Our Winter Community Supported Agriculture (CSA) has helped us get in the habit of eating vegetables that are in season. As a result, we find ourselves feasting on Roasted Vegetables quite often. While the basic preparation stays the same, the contents vary as a function of what our wonderful farmers harvest. This week featured boro beets, satina potatoes, and delicata squash with the nutritional dense outer rind left on.
I’ll confess that to make things interesting, I like to make a tasty squash to pour over our vegetables. Homemade curry tops my list.

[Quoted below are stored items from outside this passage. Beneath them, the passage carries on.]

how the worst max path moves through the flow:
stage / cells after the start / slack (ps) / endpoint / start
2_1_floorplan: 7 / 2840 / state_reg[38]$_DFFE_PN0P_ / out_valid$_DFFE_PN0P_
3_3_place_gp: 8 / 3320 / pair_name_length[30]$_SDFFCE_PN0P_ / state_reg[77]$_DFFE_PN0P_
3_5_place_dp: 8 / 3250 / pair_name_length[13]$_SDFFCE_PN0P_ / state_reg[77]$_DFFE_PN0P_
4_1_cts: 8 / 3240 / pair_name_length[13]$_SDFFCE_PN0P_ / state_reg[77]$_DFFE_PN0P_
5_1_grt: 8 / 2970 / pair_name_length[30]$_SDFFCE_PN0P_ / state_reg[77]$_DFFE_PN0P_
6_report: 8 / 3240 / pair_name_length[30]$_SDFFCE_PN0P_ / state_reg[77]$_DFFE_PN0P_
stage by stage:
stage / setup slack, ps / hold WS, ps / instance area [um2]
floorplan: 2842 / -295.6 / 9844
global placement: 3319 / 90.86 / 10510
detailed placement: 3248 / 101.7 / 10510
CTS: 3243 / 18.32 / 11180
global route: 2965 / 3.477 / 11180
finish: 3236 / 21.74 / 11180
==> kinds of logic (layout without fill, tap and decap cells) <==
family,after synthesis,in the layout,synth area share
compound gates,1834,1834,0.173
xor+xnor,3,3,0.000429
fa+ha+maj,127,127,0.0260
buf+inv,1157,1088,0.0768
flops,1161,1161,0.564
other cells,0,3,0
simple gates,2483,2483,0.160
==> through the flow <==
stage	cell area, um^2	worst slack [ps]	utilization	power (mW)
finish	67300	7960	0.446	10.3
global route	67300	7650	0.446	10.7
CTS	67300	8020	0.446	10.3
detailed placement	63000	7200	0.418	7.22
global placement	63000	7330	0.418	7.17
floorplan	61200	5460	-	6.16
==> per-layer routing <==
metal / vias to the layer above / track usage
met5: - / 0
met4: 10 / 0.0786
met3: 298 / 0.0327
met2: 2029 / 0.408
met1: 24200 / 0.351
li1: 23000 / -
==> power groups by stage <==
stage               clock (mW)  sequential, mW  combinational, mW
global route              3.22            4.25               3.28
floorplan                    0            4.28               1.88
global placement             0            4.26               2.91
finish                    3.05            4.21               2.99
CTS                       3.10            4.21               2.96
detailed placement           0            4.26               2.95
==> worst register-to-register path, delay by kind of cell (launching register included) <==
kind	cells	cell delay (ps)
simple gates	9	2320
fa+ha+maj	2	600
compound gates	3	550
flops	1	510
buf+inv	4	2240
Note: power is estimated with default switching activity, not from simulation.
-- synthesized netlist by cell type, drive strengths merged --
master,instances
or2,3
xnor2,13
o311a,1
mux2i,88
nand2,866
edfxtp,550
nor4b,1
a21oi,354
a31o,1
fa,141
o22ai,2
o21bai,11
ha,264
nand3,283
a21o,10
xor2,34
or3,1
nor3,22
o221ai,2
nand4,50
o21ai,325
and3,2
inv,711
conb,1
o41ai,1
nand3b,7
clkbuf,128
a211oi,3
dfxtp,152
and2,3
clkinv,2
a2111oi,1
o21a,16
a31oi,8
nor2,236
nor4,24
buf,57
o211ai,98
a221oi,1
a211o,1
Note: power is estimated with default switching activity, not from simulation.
`config.mk`:
```
export PLATFORM = sky130hd
export DESIGN_NAME = ftmb_front
export DESIGN_NICKNAME = d
export VERILOG_FILES = /design/src/design/ftmb_pkg.sv /design/src/design/ftmb_front.sv
export SDC_FILE = /design/constraint.sdc
export NUM_CORES = 1
export LEC_CHECK = 0
export ABC_AREA = 0
export CORE_UTILIZATION = 40
export CTS_BUF_LIST = sky130_fd_sc_hd__clkbuf_8
export DETAILED_ROUTE_END_ITERATION = 8
export DONT_BUFFER_PORTS = 1
export GPL_ROUTABILITY_DRIVEN = 0
export GPL_TIMING_DRIVEN = 0
export PLACE_DENSITY = 0.56
export SYNTH_ARGS = -nofsm -noshare
export SYNTH_HDL_FRONTEND = slang
export SYNTH_SLANG_ARGS = --single-unit
```
`constraint.sdc`:
```
create_clock -name clk -period 5.07 [get_ports clk]
set_clock_uncertainty 0.2 [all_clocks]
set_input_delay 0.7605 -clock clk [delete_from_list [all_inputs] [get_ports clk]]
set_output_delay 0.7605 -clock clk [all_outputs]
set_load 0.005 [all_outputs]
```
`src/design/ftmb_pkg.sv`:
```
// ----------------------------------------------------------------------------
// ftmb_pkg
// Shared types, constants and helpers for the feathered tile mosaic blender.
// ----------------------------------------------------------------------------
package ftmb_pkg;

    localparam int IMG_W_DEF = 256;
    localparam int IMG_H_DEF = 256;

    localparam logic [1:0] CMD_ACC = 2'd0;
    localparam logic [1:0] CMD_FIN = 2'd1;
    localparam logic [1:0] CMD_RD  = 2'd2;
    localparam logic [1:0] CMD_NOP = 2'd3;

    localparam logic signed [39:0] S40_MAX = 40'sh7F_FFFF_FFFF;
    localparam logic signed [39:0] S40_MIN = 40'sh80_0000_0000;
    localparam logic [19:0] W20_MAX = 20'hFFFFF;
    localparam logic [16:0] CNT17_MAX = 17'h1FFFF;

    typedef struct packed {
        logic [1:0]        cmd;
        logic [8:0]        s_x;
        logic [8:0]        i_x;
        logic [8:0]        s_y;
        logic [8:0]        i_y;
        logic [23:0]       addr;
        logic              valid;
        logic signed [15:0] smp;
    } item_t;

    typedef enum logic [3:0] {
        ST_CLEAR,
        ST_IDLE,
        ST_WX,
        ST_WY,
        ST_MUL,
        ST_RD,
        ST_RMW,
        ST_WR,
        ST_FRD,
        ST_FDIV,
        ST_FWR,
        ST_PDIV,
        ST_OUT
    } state_t;

    function automatic logic signed [15:0] sat16(input logic signed [40:0] v);
        if (v > 41'sd32767)
            return 16'sh7FFF;
        else if (v < -41'sd32768)
            return 16'sh8000;
        else
            return v[15:0];
    endfunction

    function automatic logic signed [39:0] sat40(input logic signed [40:0] v);
        if (v > 41'(S40_MAX))
            return S40_MAX;
        else if (v < 41'(S40_MIN))
            return S40_MIN;
        else
            return v[39:0];
    endfunction

endpackage

```
`src/design/ftmb_front.sv`:
```
// ----------------------------------------------------------------------------
// ftmb_front
// Command intake: decodes, range checks and queues items for the back end.
// ----------------------------------------------------------------------------
module ftmb_front #(
    parameter int IMG_W = ftmb_pkg::IMG_W_DEF,
    parameter int IMG_H = ftmb_pkg::IMG_H_DEF
) (
    input  logic                clk,
    input  logic                rst_n,
    input  logic                start,
    input  logic [1:0]          command,
    input  logic [7:0]          tile_x0,
    input  logic [7:0]          tile_y0,
    input  logic [8:0]          tile_w,
    input  logic [8:0]          tile_h,
    input  logic [7:0]          pos_x,
    input  logic [7:0]          pos_y,
    input  logic signed [15:0]  sample,
    output logic                full,
    output logic                q_valid,
    output ftmb_pkg::item_t     q_item,
    input  logic                q_pop
);

    ftmb_pkg::item_t ent_reg [2];
    logic [1:0] cnt_reg;
    logic       rp_reg, wp_reg;
    ftmb_pkg::item_t it;
    logic [9:0] x, y;
    logic push;

    always_comb
    begin
        it      = '0;
        it.cmd  = command;
        it.smp  = sample;
        it.s_x  = tile_w;
        it.s_y  = tile_h;
        it.i_x  = {1'b0, pos_x};
        it.i_y  = {1'b0, pos_y};
        if (command == ftmb_pkg::CMD_RD)
        begin
            x = {2'b0, pos_x};
            y = {2'b0, pos_y};
            it.valid = (32'(x) < IMG_W) && (32'(y) < IMG_H);
        end
        else
        begin
            x = {2'b0, tile_x0} + {2'b0, pos_x};
            y = {2'b0, tile_y0} + {2'b0, pos_y};
            it.valid = (tile_w != 0) && (tile_h != 0) && ({1'b0, pos_x} < tile_w)
                && ({1'b0, pos_y} < tile_h) && (32'(x) < IMG_W) && (32'(y) < IMG_H);
        end
        it.addr = 24'(32'(y) * IMG_W + 32'(x));
    end

    assign full    = cnt_reg == 2'd2;
    assign push    = start && !full && (command != ftmb_pkg::CMD_NOP);
    assign q_valid = cnt_reg != 2'd0;
    assign q_item  = ent_reg[rp_reg];

    always_ff @(posedge clk or negedge rst_n)
    begin
        if (!rst_n)
        begin
            cnt_reg <= '0;
            rp_reg  <= 1'b0;
            wp_reg  <= 1'b0;
        end
        else
        begin
            cnt_reg <= cnt_reg + 2'(push) - 2'(q_pop);
            if (push)
                wp_reg <= !wp_reg;
            if (q_pop)
                rp_reg <= !rp_reg;
        end
    end

    always_ff @(posedge clk)
    begin
        if (push)
            ent_reg[wp_reg] <= it;
    end

endmodule

```
==> summary.md <==
| Metric | Value |
|---|---|
| Crit path DAT | 3.46 ns |
| Final wirelength | 13.6 mm |
| Cells after synthesis | 447 |
| Maximum vdd drop | 0.000221 V |
| Number of synthesized flops with an enable pin | 142 |
| Hold Fails Final Rpt | 0 |
| Htree depth | 4 |
| Startpoint Class | input port |
| Synthesized area | 6740 um^2 |
| Clk Latency, worst-skew pair | 0.44 ns |
| ANT cells | 0 |
| Hold Crit Class | input port to register |
| CTS tree | yes |
| Via count | 3,600 |
| DPL Wire Length | 9.83 mm |
| Async S/R FF share, synth | 2.74% |
| Clk buf depth | 2 |
| Worst slack, placed | 1.12 ns |
| Drt wl/cell | 19.1 um |
| Post-cts resize count | 0 |
| CTS Root Cell | clkbuf_8 |
| Sequential share of the synthesized area | 64.8% |
| DRC viols | 0 |
| DR iter-0 viols | 132 |
| Final #Nets | 587 |
| Largest area contributor in the netlist | edfxtp_1 |
| Slew Limit Headroom | 36.2% |
| Via density | 5.06 |
| Num ports | 153 |
| Die ar. | 17,400 um^2 |
| Core Area | 16,500 um^2 |
| Max-slew violations | 0 |
| Die Ht | 132 um |
| Max Fanout on Critical Path | 3 |
| Synth Flop Type | edfxtp_1 |
| Global-route wire length before repair | 21.3 mm |
| Final setup vio count | 0 |
| WS Path Type | input port to register |
| Slew @ Worst Pin | 0.955 ns |
| Vias in the first global route | 3,821 |
| Largest cells by area after synthesis | edfxtp_1, mux2_2, ha_1, nor2_1, xnor2_1 |
| Max-cap viol count | 0 |
| Syn avg cell area | 15.1 um^2 |
| Pwr per Cell Area | 475 nW/um^2 |
| Post-CTS setup buffer count | 0 |
| Synth Warn # | 0 |
| RSZ-0062 raised after global routing | no |
| Req. time, crit path | 5.04 ns |
| Port Buf Inserts | 0 |
| DR pass1 iterations | 4 |
| Peak Freq | 287 MHz |
| CTS sink count | 146 |
| Largest net degree at the start of global routing | 30 |
| Layout area overhead | 13.5% |
| Static Leak | 2.77 nW |
| Final worst-path setup slack | 1.58 ns |
| All-Layer GR Usage | 16.7% |
| Initial Utilization | 40.8% |
| Max reg flops | 142 |
| # rows | 47 |
| Clock-pin slew on the worst setup and hold paths | 0.08 ns |
| Routed Antenna Nets | 0 |
| Post-synthesis register bit count | 146 |
| Initial antenna violation count | 0 |
| Inserted Clock Buffers | 17 |
| Share of the synthesized area in the top cell type | 63.3% |
| Final min period | 3.49 ns |
| Yosys cell types | 43 |
| Top post-synthesis cells by count | edfxtp_1, mux2_2, ha_1, nor2_1, nand2_1 |
| Crit share post-route | 68.8% |
| Dpl cells | 679 |
| Share of layout cells above drive strength 1 | 24.4% |
| Status | complete, no violations |
| Layout Cells excl Fill | 712 |
| Crit path capture type | register |
| Most common cell in the netlist | edfxtp_1 |
| Die width | 132 um |
| Gr ovfl total | 0 |
-- through the flow --
step	setup TNS (ns)	utilization, %	cell area, um^2	hold WS (ns)	total power [W]
5_1_grt	0	46.3	7650	0.156	0.00382
4_1_cts	0	46.3	7650	0.158	0.00369
3_3_place_gp	-205.49	42.6	7040	0.265	0.00260
2_1_floorplan	0	-	6770	0.252	0.00237
6_report	0	46.3	7650	0.195	0.00363
3_5_place_dp	0	43.4	7180	0.265	0.00264
-- cells by family (layout without fill, tap and decap cells) --
group,Yosys count,in the layout,synth area share [%]
flip-flops,146,146,64.8
AO/OA/AOI/OAI,50,50,5.27
buffers and inverters,41,79,2.75
multiplexers,74,74,12.3
AND/OR/NAND/NOR,77,77,5.09
XOR/XNOR,22,22,2.86
other,1,8,0.0556
adder cells (fa/ha/maj),36,36,6.91
-- timing repair --
| item | CTS | global route |
|---|---|---|
| hold endpoints to repair | 4 | 0 |
| hold buffers | 1 | 0 |
| endpoints found under the setup margin | 0 | 0 |
-- report_power, final --
| part | internal [W] | switching [W] |
|---|---|---|
| clock network | 0.000624 | 0.000410 |
| logic | 0.000421 | 0.000530 |
| registers | 0.00160 | 0.0000480 |
| total | 0.00264 | 0.000988 |
-- final cells by class --
cell class                      count  area (um^2)
Clock inverter                     15          224
Timing Repair Buffer                6          133
Fill cell                        1455         8880
Sequential cell                   146         4360
Tap cell                          220          275
Buffer                             20          106
Multi-Input combinational cell    267         2230
Inverter                           21         78.8
Clock buffer                       17          234
-- worst max-delay path: stages --
cell and delay (ns):
ha_1 0.20, fa_1 0.41, a21oi_1 0.15, nor2_1 0.07
nor3_1 0.12, nor2_1 0.09, o41ai_1 0.59, nor2_1 0.09
ha_1 0.24, ha_1 0.21, inv_1 0.07, nor2_1 0.07
nand2_1 0.10, xor2_1 0.15, mux2i_1 0.11
-- final timing paths --
path	cells after the start	startpoint	to	slack, ns
hold / removal	1	q_pop	rp_reg	0.20
hold reg to reg	1	cnt_reg[1]	cnt_reg[1]	0.31
min in group asynchronous	1	rst_n	cnt_reg[0]	0.39
setup / recovery	15	tile_x0[0]	ent_reg[1][29]	1.58
max in group asynchronous	1	rst_n	rp_reg	4.10
setup reg to reg	5	cnt_reg[1]	ent_reg[0][25]	2.62
-- routing by layer --
metal / GRT usage (%) / vias to the layer above / routed length (um)
met4: 5.75 / 0 / 214
li1: - / 1717 / -
met5: 0 / - / 0
met3: 8.34 / 17 / 1220
met2: 28.4 / 122 / 6820
met1: 18.1 / 1744 / 5330
-- cells in the final DEF, fill, tap and decap left out, drive strengths merged, types with 2 or more instances in the layout --
cell    Yosys  layout
nor2       28      28
buf         9      14
xnor2      12      12
a211oi      2       2
xor2       10      10
dfrtp       4       4
nand2      23      23
a211o       2       2
o21ai       8       8
a21oi      15      15
mux2i       3       3
mux2       71      71
o21a        2       2
ha         34      34
clkbuf     11      28
or2         3       3
nor4        2       2
nand2b      4       4
edfxtp    142     142
nand4       2       2
o21bai      3       3
nand3       4       4
a31oi       3       3
nor2b       2       2
fa          2       2
inv        21      25
a21o        6       6
clkinv      0       5
bufinv      0       6
conb        1       8
nor3        7       7
(Power assumes the default switching activity.)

2 large red peppers (or a red and an orange one) diced
2-6 jalapeño peppers diced, to taste
4 cups vegetable broth
2 or more tablespoons grated fresh ginger
6 or more garlic cloves finely chopped
2 tablespoons ground coriander
2 teaspoons ground caraway seed
1 can (13½ ounce) unsweetened coconut milk
Cayenne pepper and salt
- Heat some oil in a large skillet; add the peppers, chilies, 1/2 teaspoon salt, and 1/8 teaspoon cayenne. Sauté over medium heat for 10 minutes. Add vegetable broth, as needed, to moisten the pan.
- Add the ginger, garlic, and spices and sauté for about 5 minutes. Then add the remaining vegetable broth and simmer for about 10 minutes.
- Decant the curry into a blender and puree until smooth. Add the coconut milk and blend everything together.
I typically microwave some broccoli and/or cauliflower to go along with the roasted vegetables. I like them al dente, and roasting often makes them too mushy while the other vegetables cook through. (Yes, I could add them to the roasting pan after the other vegetables have cooked for a while, but it’s just easier to do it my way!) Anyway, I assemble my meal by lining the bottom of the bowl with broccoli and/or cauliflower, followed by the roasted vegetables, and then covered in curry. Delicious!